## TASK OBJECTIVE
Every word of every entry must be retyped exactly.

## SUPPLIED MATERIAL
==> ./run.sh <==
#!/bin/bash
# OpenROAD 26Q1-2900-gdf79404cd8, Yosys 0.63+post, stock flow scripts
make -C /OpenROAD-flow-scripts/flow DESIGN_CONFIG=/design/flow/config.mk WORK_HOME=/design/flow/orfs finish
==> ./config.mk <==
export PLATFORM = sky130hd
export DESIGN_NAME = slave_fsm
export DESIGN_NICKNAME = slave_fsm
export VERILOG_FILES = /design/flow/design.v
export SDC_FILE = /design/flow/constraint.sdc
export NUM_CORES = 4
export LEC_CHECK = 1
export CORE_AREA = 10 10 70 70
export DIE_AREA = 0 0 80 80
==> ./constraint.sdc <==
current_design slave_fsm

set clk_period 1.5
set clk_io_pct 0.2

create_clock -name clk0 -period $clk_period [get_ports {clk}]

set non_clock_inputs [all_inputs -no_clocks]
set_input_delay [expr $clk_period * $clk_io_pct] -clock clk0 $non_clock_inputs
set_output_delay [expr $clk_period * $clk_io_pct] -clock clk0 [all_outputs]
### design/flow/run.sh
#!/bin/bash
# OpenROAD 26Q1-2900-gdf79404cd8, Yosys 0.63+post, stock flow scripts
make -C /OpenROAD-flow-scripts/flow DESIGN_CONFIG=/design/flow/config.mk WORK_HOME=/design/flow/orfs finish
### design/flow/config.mk
export PLATFORM = sky130hd
export DESIGN_NAME = traffic_light
export DESIGN_NICKNAME = traffic_light
export VERILOG_FILES = /design/flow/design.v
export SDC_FILE = /design/flow/constraint.sdc
export NUM_CORES = 4
export LEC_CHECK = 1
export CORE_AREA = 10 10 70 70
export DIE_AREA = 0 0 80 80
### design/flow/constraint.sdc
current_design traffic_light

set clk_period 1.8
set clk_io_pct 0.2

create_clock -name clk0 -period $clk_period [get_ports {clk}]

set non_clock_inputs [all_inputs -no_clocks]
set_input_delay [expr $clk_period * $clk_io_pct] -clock clk0 $non_clock_inputs
set_output_delay [expr $clk_period * $clk_io_pct] -clock clk0 [all_outputs]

## SOLUTION FOR THIS TASK
==> ./run.sh <==
#!/bin/bash
# OpenROAD 26Q1-2900-gdf79404cd8, Yosys 0.63+post, stock flow scripts
make -C /OpenROAD-flow-scripts/flow DESIGN_CONFIG=/design/flow/config.mk WORK_HOME=/design/flow/orfs finish
==> ./config.mk <==
export PLATFORM = sky130hd
export DESIGN_NAME = slave_fsm
export DESIGN_NICKNAME = slave_fsm
export VERILOG_FILES = /design/flow/design.v
export SDC_FILE = /design/flow/constraint.sdc
export NUM_CORES = 4
export LEC_CHECK = 1
export CORE_AREA = 10 10 70 70
export DIE_AREA = 0 0 80 80
==> ./constraint.sdc <==
current_design slave_fsm

set clk_period 1.5
set clk_io_pct 0.2

create_clock -name clk0 -period $clk_period [get_ports {clk}]

set non_clock_inputs [all_inputs -no_clocks]
set_input_delay [expr $clk_period * $clk_io_pct] -clock clk0 $non_clock_inputs
set_output_delay [expr $clk_period * $clk_io_pct] -clock clk0 [all_outputs]
### design/flow/run.sh
#!/bin/bash
# OpenROAD 26Q1-2900-gdf79404cd8, Yosys 0.63+post, stock flow scripts
make -C /OpenROAD-flow-scripts/flow DESIGN_CONFIG=/design/flow/config.mk WORK_HOME=/design/flow/orfs finish
### design/flow/config.mk
export PLATFORM = sky130hd
export DESIGN_NAME = traffic_light
export DESIGN_NICKNAME = traffic_light
export VERILOG_FILES = /design/flow/design.v
export SDC_FILE = /design/flow/constraint.sdc
export NUM_CORES = 4
export LEC_CHECK = 1
export CORE_AREA = 10 10 70 70
export DIE_AREA = 0 0 80 80
### design/flow/constraint.sdc
current_design traffic_light

set clk_period 1.8
set clk_io_pct 0.2

create_clock -name clk0 -period $clk_period [get_ports {clk}]

set non_clock_inputs [all_inputs -no_clocks]
set_input_delay [expr $clk_period * $clk_io_pct] -clock clk0 $non_clock_inputs
set_output_delay [expr $clk_period * $clk_io_pct] -clock clk0 [all_outputs]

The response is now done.